=== Exercise requirements ===
In the material below, some lines carry "begin". Copy each such line.

*-*-*

===== /design/flow/run.sh =====
#!/bin/bash
# OpenROAD 26Q1-2900-gdf79404cd8, Yosys 0.63+post, stock flow scripts
make -C /OpenROAD-flow-scripts/flow DESIGN_CONFIG=/design/flow/config.mk WORK_HOME=/design/flow/orfs finish

===== /design/flow/config.mk =====
export PLATFORM = sky130hd
export DESIGN_NAME = s_box
export DESIGN_NICKNAME = s_box
export VERILOG_FILES = /design/flow/design.v
export SDC_FILE = /design/flow/constraint.sdc
export NUM_CORES = 4
export LEC_CHECK = 1
export CORE_AREA = 10 10 83 83
export DIE_AREA = 0 0 93 93

===== /design/flow/constraint.sdc =====
current_design s_box

set clk_period 3.6
set clk_io_pct 0.2

create_clock -name clk0 -period $clk_period

set non_clock_inputs [all_inputs -no_clocks]
set_input_delay [expr $clk_period * $clk_io_pct] -clock clk0 $non_clock_inputs
set_output_delay [expr $clk_period * $clk_io_pct] -clock clk0 [all_outputs]

===== /design/flow/design.v =====
module gfmult(
 input [3:0]A,B,
 output wire [3:0]out);
 reg [3:0]a,b,acc;
 always@(*) begin
 a = A;
 b = B;
 acc = 4'b000;
  for(integer i = 0; i < 4; i = i + 1) begin
     if(b[0]) acc = acc ^ a;
     if(a[3]) a = (a << 1)^ 4'b0011;  
     else a = a << 1;
     b = b >> 1;
  end 
 end 
 assign out = acc;
endmodule 
module s_box(
  input wire [7:0]plain_data,
  output wire [7:0]swapped_data
);
 wire [3:0]a,b;
 wire [3:0]A,B;
 wire [3:0]mux1in1,mux2in1;
 wire mux1sel,mux2sel;
  mux f1(mux1in1,a,mux1sel1,B);
  ord f2(b,mux1sel1); 
  mux f3(mux2in1,b,mux2sel, A);
  ord f4(B,mux2sel);
  gfmult f5(a,b,mux1in1);   
  gfmult f6(b,B,mux2in1);  
 assign a = plain_data[7:4];
 assign b = plain_data[3:0];          
 assign swapped_data = {A,B}^ 8'b01 ;
endmodule 
module mux(
 input wire [3:0]in1,in0,
 input wire s,
 output wire [3:0]y);
assign y = s ? in1 : in0;
endmodule 
module ord(
 input wire [3:0]in,
 output wire y);
wire x,z;
assign x = in[0] | in[1];
assign z = in[2] | in[3];
assign y = x | z;
endmodule 

==> reports/qor.csv <==
metric,value,unit
status,"complete, no violations",
final_util,43.1,%
p_total,0.424,mW
clkbuf_count,0,
ios,16,
hpwl,2910,um
max_clock_freq,285,MHz
antenna_found_initial,0,
synth_cell_types,52,
syn_to_final_growth,102,%
p_seq_share,0,%
routed_wl,4330,um
crit_chain,"buf_12, nand2_8, xor2_4, and2_4, a221o_1, buf_4, or4_4, o311ai_4, xor2_2, mux2i_1, buf_2",
yosys.stat.seqShare,0,%
p_sw,0.178,mW
power.internal,0.246,mW
holdCritStartpoint,plain_data[1],
n_antenna_cell,0,
drive_above_1_share,53.9,%
setup_viol,0,
finalMaxSlewViolations,0,
grt_pass1_vias,1450,
drc,0,
mostFrequentLayoutCell,buf_4,
dp_cells,296,
hold_path_class,primary input to output port,
netlist_area,0.00110,mm2
portBuffers,16,
yosys_warnings,2,
stdcell_area,0.00222,mm2
yosys.area.top_type,nand2_1,
initCoreUtil,21.4,%
fp.dieW,93,um
comb_power_share,100.0,%
powerDensity,191,mW/mm2
placed_area,0.00171,mm2
endpoint_kind,output port,
min_period,3510,ps
whs_path_depth,6,
topCellsByArea,"nand2_1 (8.9%), xnor2_1 (8.8%), o21ai_0 (5.9%), nor2_1 (4.4%), xnor3_1 (4.1%)",
switching_share,41.9,%
design.seq.count,0,
grt_util_all_layers,9.29,%
drt_iter0_drc,160,
startpoint_type,primary input,
routed_via_density,4.78,
critical_path_class,primary input to output port,
fill_cells,505,
setup-tns-final,0,ps
yosysTopAreaCellShare,8.88,%
dieArea,0.00865,mm2
tool_warnings,32,
placementRows,26,
seqCellArea,0,um2
cp_slowest_cell,or4_4,
num_vias,1568,
rsz0062_at_grt,no,
final_antenna_net_count,0,
worstPathMaxFanout,5,
setup_slack,90.2,ps
maxSlewHeadroom,76.9,%
critPathMaxStageDelay,520,ps
max_slew.worst_pin.slew,346,ps
grt_pass1_wl,6890,um
instances_no_fill,328,
cp_data_arrival_time,2790,ps
drv_cap,0,
min_to,swapped_data[5],
leakagePower,1.02,nW
clock_power_share,0,%
cp-startpoint,plain_data[1],
yosys_cells,167,
netlist_instances,167,
core_area,0.00514,mm2
finalClockPeriodUsage,97.5,%
grt_max_degree,16,
routabilityCongestion,0.895,
ctsHoldBuffers,0,
ys_chip_area,0.00110,mm2
dpl_worst_slack,-780,ps
crit_required,2880,ps
final_cell_mix,"buf_4 (74), nand2_1 (23), buf_6 (14), nor2_1 (12)",
die_height,93,um
peakVddDrop,0.0000829,V
grt-ovfl-total,0,
firstDrtPassIters,4,
wl_per_cell,13.2,um
whs,2010,ps
syn_avg_cell_area,6.58,um2
hold_violations,0,
[cell type report]
cell class | count | area (um2) | share of cell area (%)
Tap cell | 70 | 87.6 | 3.95
Inverter | 8 | 36.3 | 1.64
Timing Repair Buffer | 103 | 877 | 39.6
Multi-Input combinational cell | 147 | 1210 | 54.8
[layer usage]
layer  up-vias  global-route usage (%)  part of all wire, %
li1        792                       -                    -
met1       729                    13.7                   46
met2        47                    15.2                   46
met3         0                   0.646                  7.9
met4         0                   0.257                    0
met5         -                       0                    0
## ./config.mk

```make
export PLATFORM = sky130hd
export DESIGN_NAME = mul_unit
export DESIGN_NICKNAME = mul_unit
export VERILOG_FILES = /design/flow/design.v
export SDC_FILE = /design/flow/constraint.sdc
export NUM_CORES = 4
export LEC_CHECK = 1
export CORE_UTILIZATION = 50
```

## ./constraint.sdc

```tcl
current_design mul_unit

set clk_period 13.8
set clk_io_pct 0.2

create_clock -name clk0 -period $clk_period

set non_clock_inputs [all_inputs -no_clocks]
set_input_delay [expr $clk_period * $clk_io_pct] -clock clk0 $non_clock_inputs
set_output_delay [expr $clk_period * $clk_io_pct] -clock clk0 [all_outputs]
```

## ./design.v

```verilog
`default_nettype wire
`timescale 1ns / 1ps
typedef logic[31:0] uint32_t;
typedef logic[31:0] float_t;
typedef float_t[64-1:0]         feature_t;
typedef logic[$clog2(15000)-1:0]   cam_addr_t;
typedef logic[48-1:0]           cam_key_t;
typedef logic[32-1:0]         cam_value_t;
typedef logic[$clog2(1)-1:0]               nmc_index_t;
typedef logic[$clog2(10000)-1:0]          nmc_offset_t;
typedef logic[$clog2(10000*1)-1:0]   nmc_addr_t;
typedef feature_t                               nmc_feature_t;
typedef float_t[8-1:0]                  nmc_result_t;
typedef struct packed {
    nmc_offset_t id;
    nmc_feature_t feature;
    nmc_result_t result;
} nmc_entry_t;
typedef struct packed {
    nmc_addr_t addr;
    nmc_entry_t entry;
} nmc_wr_req_t;
typedef struct packed {
    logic id_vld;    
    nmc_offset_t id;
    nmc_addr_t addr;
    feature_t feature;
} nmc_qr_req_t;
typedef struct packed {
    logic valid, found;
    nmc_result_t result;
} nmc_qr_resp_t;
typedef enum logic [2:0] {
    NMC_IDLE,
    NMC_QUERY,
    NMC_CAL,
    NMC_RES,
    NMC_WRITE
} nmc_state_t;
module mul_unit #(
    parameter   DATA_WIDTH  =   32,
    parameter   ALU_KIND    =   0
) (
    input   logic[DATA_WIDTH-1:0]   a_i,
    input   logic[DATA_WIDTH-1:0]   b_i,
    output  logic[DATA_WIDTH-1:0]   c_o
);
logic [DATA_WIDTH*2-1:0] res;
assign res = a_i * b_i;
assign c_o = res[DATA_WIDTH-1:0];
endmodule
```

## ./run.sh

```bash
#!/bin/bash
# OpenROAD 26Q1-2900-gdf79404cd8, Yosys 0.63+post, stock flow scripts
make -C /OpenROAD-flow-scripts/flow DESIGN_CONFIG=/design/flow/config.mk WORK_HOME=/design/flow/orfs finish
```

==> notes.md <==
fresh numbers from the pnr run: worst-path cell chain clkdlybuf4s50_1, buf_4, nand2_1, fa_1, inv_1, fa_1, fa_1, inv_1, fa_1, inv_1, fa_1, fa_1, fa_1, fa_1, ha_1, nand2_1, a2111oi_2, o2111ai_1, a31oi_2, a311oi_1, xnor2_1, clkdlybuf4s50_1, Port Buf Inserts 96, fmax 74.8 MHz, Cells after Synth 1,726, XOR Share, Synth 0.0443, DR vias 11,200, CP most frequent cell fa_1, GRT Residual Overflow 0, number of global-route vias before repair 12,400, HPWL Detailed 36.1 mm, max_slew headroom 0.415, CP arrival 10,610 ps, ys cells 1,726, crit path buf inv count 6, ant diodes 0, Die X 180 microns, Unique masters post-synth 56, Setup CP Type input port to output port, Post-Synth AOI/OAI Area 0.0401, vias per std cell 5.16, Top cell area share 0.513, CP delay by family, top adder cells, Setup crit end kind output port, Clock buffer cells 0, mean area per synthesized cell 9.22 sq um, setup violators final 0, warnings from Yosys 0, Mapped Area 15,900 sq um, hold crit path type input port to output port, outcome finished, final reports clean, Yosys top cell by area fa_1, Synth mux share 0.000629, Final Routed Wirelength 41.1 mm, Seq cells 0, fp util 0.514, CP required 11,040 ps, largest net degree at the start of global routing 28, Period minus WS final 13,370 ps, yosys stat area 15,900 sq um, most common logic cells in the final layout fa_1 (408), and2_1 (368), inv_1 (361), nand2_1 (170), ha_1 (123), DRC 0, Slowest-stage cell, CP clkdlybuf4s50_1, # hold bufs at CTS 0, Post-Synth Adder-Cell Area 0.610, Final Hold Vio Count 0, most frequent logic cell in the layout fa_1, main area contributors fa_1 (51%), and2_1 (14%), ha_1 (9.7%), Die H 180 microns, CP Launch Type input port, area of the core 31,000 sq um, comb area leader adder cells, total negative slack 0 ps, num rows 64, final worst-path cycle share 0.969, Simple Share, Synth 0.201, share of cells above drive strength 1 0.0292, Max-Cap Viols 0, worst-path maximum fanout 13, wire per inst 18.9 microns, die area 32,600 sq um, first-pass GRT wire length 67.8 mm, TritonRoute pass-1 iters 5, max incr delay on CP 890 ps, Register Area 0 sq um, tool warning count 32, placer congestion estimate 0.918, Max Slew Vio Count 0, Setup Fix Bufs, Post-CTS 0, post-layout util 0.561, GR Util All Layers 0.293, DRT iter0 DRCs 365, Area growth, synth to finish 9.20%, slew at the pin with the worst max-slew slack 876 ps, I/O pins 96, initial antenna violation count 0, post-synthesis sequential area ratio 0, RSZ-0062 raised after global routing false, Antenna Nets Post-Route 0
cells in the mapped netlist (all sizes together) (3+ instances only):
cell type	n
nand3	10
a21o	11
inv	361
o21ai	13
xnor2	62
nand2	170
o21bai	3
o21a	4
a31oi	4
nor2b	3
a21boi	5
xor2	15
and2	368
a21oi	21
nand4	3
clkbuf	81
a211oi	5
fa	408
o211ai	5
nor2	18
ha	123
repair_timing:
action,CTS,global route
hold endpoints to repair,0,0
setup endpoints to repair,0,2
resized,0,4
worst min-delay path, delay by kind of cell:
family	cells	cell delay, ps
buf+inv	3	1360
simple gates	1	160
worst paths after layout:
path | from | to | slack, ps | cells after the start
hold / removal | a_i[0] | c_o[0] | 7050 | 4
setup / recovery | a_i[11] | c_o[31] | 430 | 22
logic make-up after synthesis:
group                      count (synthesis)
buffers and inverters                    443
muxes                                      1
xor gates and xnor gates                  78
AOI/OAI and AO/OA                         88
and+or+nand+nor                          585
adders and majority gates                531
through the flow:
step / worst slack (ps) / std cells / cell area (sq um) / hold WS, ps
6_report: 426 / 2177 / 17400 / 7050
3_5_place_dp: 277 / 2177 / 17400 / 7060
3_3_place_gp: 373 / 2177 / 17400 / 7070
5_1_grt: 30.2 / 2177 / 17400 / 7120
4_1_cts: 256 / 2177 / 17400 / 7070
2_1_floorplan: 2160 / 1726 / 15900 / 5600
final cells by class:
| class | count | area, sq um |
|---|---|---|
| fill | 2850 | 13600 |
| multi-input combinational | 1283 | 14300 |
| inverter | 361 | 1360 |
| timing repair buffer | 137 | 1280 |
| tap | 396 | 495 |
routing by layer:
layer | vias to the layer above | wire length (microns) | GRT usage
met2 | 370 | 19700 | 0.450
met5 | - | 0 | 0
met1 | 5670 | 16100 | 0.412
met4 | 0 | 1120 | 0.0629
met3 | 41 | 4150 | 0.124
li1 | 5154 | - | -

*-*-*

=== Solved problem ===
 always@(*) begin
  for(integer i = 0; i < 4; i = i + 1) begin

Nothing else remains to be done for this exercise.